• **TASK INSTRUCTIONS**
Retype every entry below exactly as it stands.

--- INFORMATION SHOWN Enclosed Below ---

--- config.mk ---
export PLATFORM = sky130hd
export DESIGN_NAME = leglite_fetch
export DESIGN_NICKNAME = d
export VERILOG_FILES = /design/src/rtl/leglite_fetch.sv
export SDC_FILE = /design/constraint.sdc
export NUM_CORES = 1
export LEC_CHECK = 0
export ABC_CLOCK_PERIOD_IN_PS = 3800
export CORE_ASPECT_RATIO = 1.4
export CORE_MARGIN = 1
export CORE_UTILIZATION = 48
export DETAILED_ROUTE_END_ITERATION = 8
export GPL_ROUTABILITY_DRIVEN = 1
export HOLD_SLACK_MARGIN = 0.12
export PLACE_DENSITY_LB_ADDON = 0.3
export SYNTH_ARGS = -nofsm -noshare
export SYNTH_HDL_FRONTEND = slang
export SYNTH_SLANG_ARGS = --single-unit
--- constraint.sdc ---
create_clock -name clock -period 3.8 [get_ports clock]
set_clock_uncertainty 0.05 [all_clocks]
set_input_delay 0.76 -clock clock [delete_from_list [all_inputs] [get_ports clock]]
set_output_delay 0.76 -clock clock [all_outputs]
set_load 0.02 [all_outputs]
--- src/rtl/leglite_fetch.sv ---
// LEGLite instruction fetch unit: fetches one 16-bit word at a time over a req/ack
// handshake, holds it for decode, then advances the PC sequentially or to a branch target.
module leglite_fetch #(
  parameter logic [15:0] RESET_PC = 16'h0000
) (
  input  logic        clock,
  input  logic        reset,
  output logic        imem_req,
  output logic [15:0] imem_addr,
  input  logic        imem_ack,
  input  logic [15:0] imem_rdata,
  output logic [15:0] instr,
  output logic [15:0] instr_pc,
  output logic        instr_valid,
  input  logic        instr_ready,
  input  logic        br_taken,
  input  logic [7:0]  br_offset,
  output logic [15:0] fetch_count
);

  typedef enum logic [1:0] {
    IDLE  = 2'd0,
    FETCH = 2'd1,
    ISSUE = 2'd2
  } state_t;

  localparam logic [15:0] RESET_PC_ALIGNED = RESET_PC & 16'hFFFE;

  state_t      state_q, state_d;
  logic [15:0] pc_q, pc_d;
  logic [15:0] instr_q, instr_d;
  logic [15:0] instr_pc_q, instr_pc_d;
  logic [15:0] fetch_count_q, fetch_count_d;
  logic [15:0] br_disp;

  always_ff @(posedge clock) begin
    if (reset) begin
      state_q       <= IDLE;
      pc_q          <= RESET_PC_ALIGNED;
      instr_q       <= 16'h0000;
      instr_pc_q    <= 16'h0000;
      fetch_count_q <= 16'h0000;
    end else begin
      state_q       <= state_d;
      pc_q          <= pc_d;
      instr_q       <= instr_d;
      instr_pc_q    <= instr_pc_d;
      fetch_count_q <= fetch_count_d;
    end
  end

  // Branch displacement is a signed word offset, so it is scaled to bytes here.
  always_comb begin
    br_disp       = 16'h0000;
    state_d       = state_q;
    pc_d          = pc_q;
    instr_d       = instr_q;
    instr_pc_d    = instr_pc_q;
    fetch_count_d = fetch_count_q;

    if (br_taken) begin
      br_disp = {{7{br_offset[7]}}, br_offset, 1'b0};
    end

    case (state_q)
      IDLE: begin
        state_d = FETCH;
      end
      FETCH: begin
        if (imem_ack) begin
          instr_d    = imem_rdata;
          instr_pc_d = pc_q;
          state_d    = ISSUE;
        end
      end
      ISSUE: begin
        if (instr_ready) begin
          pc_d          = instr_pc_q + 16'd2 + br_disp;
          fetch_count_d = fetch_count_q + 16'd1;
          state_d       = FETCH;
        end
      end
      default: begin
        state_d = IDLE;
      end
    endcase
  end

  assign imem_req    = (state_q == FETCH);
  assign imem_addr   = pc_q;
  assign instr_valid = (state_q == ISSUE);
  assign instr       = instr_q;
  assign instr_pc    = instr_pc_q;
  assign fetch_count = fetch_count_q;

endmodule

--- End of Enclosed INFORMATION SHOWN ---

• **WRITTEN RESPONSE**
--- config.mk ---
export PLATFORM = sky130hd
export DESIGN_NAME = leglite_fetch
export DESIGN_NICKNAME = d
export VERILOG_FILES = /design/src/rtl/leglite_fetch.sv
export SDC_FILE = /design/constraint.sdc
export NUM_CORES = 1
export LEC_CHECK = 0
export ABC_CLOCK_PERIOD_IN_PS = 3800
export CORE_ASPECT_RATIO = 1.4
export CORE_MARGIN = 1
export CORE_UTILIZATION = 48
export DETAILED_ROUTE_END_ITERATION = 8
export GPL_ROUTABILITY_DRIVEN = 1
export HOLD_SLACK_MARGIN = 0.12
export PLACE_DENSITY_LB_ADDON = 0.3
export SYNTH_ARGS = -nofsm -noshare
export SYNTH_HDL_FRONTEND = slang
export SYNTH_SLANG_ARGS = --single-unit
--- constraint.sdc ---
create_clock -name clock -period 3.8 [get_ports clock]
set_clock_uncertainty 0.05 [all_clocks]
set_input_delay 0.76 -clock clock [delete_from_list [all_inputs] [get_ports clock]]
set_output_delay 0.76 -clock clock [all_outputs]
set_load 0.02 [all_outputs]
--- src/rtl/leglite_fetch.sv ---
// LEGLite instruction fetch unit: fetches one 16-bit word at a time over a req/ack
// handshake, holds it for decode, then advances the PC sequentially or to a branch target.
module leglite_fetch #(
  parameter logic [15:0] RESET_PC = 16'h0000
) (
  input  logic        clock,
  input  logic        reset,
  output logic        imem_req,
  output logic [15:0] imem_addr,
  input  logic        imem_ack,
  input  logic [15:0] imem_rdata,
  output logic [15:0] instr,
  output logic [15:0] instr_pc,
  output logic        instr_valid,
  input  logic        instr_ready,
  input  logic        br_taken,
  input  logic [7:0]  br_offset,
  output logic [15:0] fetch_count
);

  typedef enum logic [1:0] {
    IDLE  = 2'd0,
    FETCH = 2'd1,
    ISSUE = 2'd2
  } state_t;

  localparam logic [15:0] RESET_PC_ALIGNED = RESET_PC & 16'hFFFE;

  state_t      state_q, state_d;
  logic [15:0] pc_q, pc_d;
  logic [15:0] instr_q, instr_d;
  logic [15:0] instr_pc_q, instr_pc_d;
  logic [15:0] fetch_count_q, fetch_count_d;
  logic [15:0] br_disp;

  always_ff @(posedge clock) begin
    if (reset) begin
      state_q       <= IDLE;
      pc_q          <= RESET_PC_ALIGNED;
      instr_q       <= 16'h0000;
      instr_pc_q    <= 16'h0000;
      fetch_count_q <= 16'h0000;
    end else begin
      state_q       <= state_d;
      pc_q          <= pc_d;
      instr_q       <= instr_d;
      instr_pc_q    <= instr_pc_d;
      fetch_count_q <= fetch_count_d;
    end
  end

  // Branch displacement is a signed word offset, so it is scaled to bytes here.
  always_comb begin
    br_disp       = 16'h0000;
    state_d       = state_q;
    pc_d          = pc_q;
    instr_d       = instr_q;
    instr_pc_d    = instr_pc_q;
    fetch_count_d = fetch_count_q;

    if (br_taken) begin
      br_disp = {{7{br_offset[7]}}, br_offset, 1'b0};
    end

    case (state_q)
      IDLE: begin
        state_d = FETCH;
      end
      FETCH: begin
        if (imem_ack) begin
          instr_d    = imem_rdata;
          instr_pc_d = pc_q;
          state_d    = ISSUE;
        end
      end
      ISSUE: begin
        if (instr_ready) begin
          pc_d          = instr_pc_q + 16'd2 + br_disp;
          fetch_count_d = fetch_count_q + 16'd1;
          state_d       = FETCH;
        end
      end
      default: begin
        state_d = IDLE;
      end
    endcase
  end

  assign imem_req    = (state_q == FETCH);
  assign imem_addr   = pc_q;
  assign instr_valid = (state_q == ISSUE);
  assign instr       = instr_q;
  assign instr_pc    = instr_pc_q;
  assign fetch_count = fetch_count_q;

endmodule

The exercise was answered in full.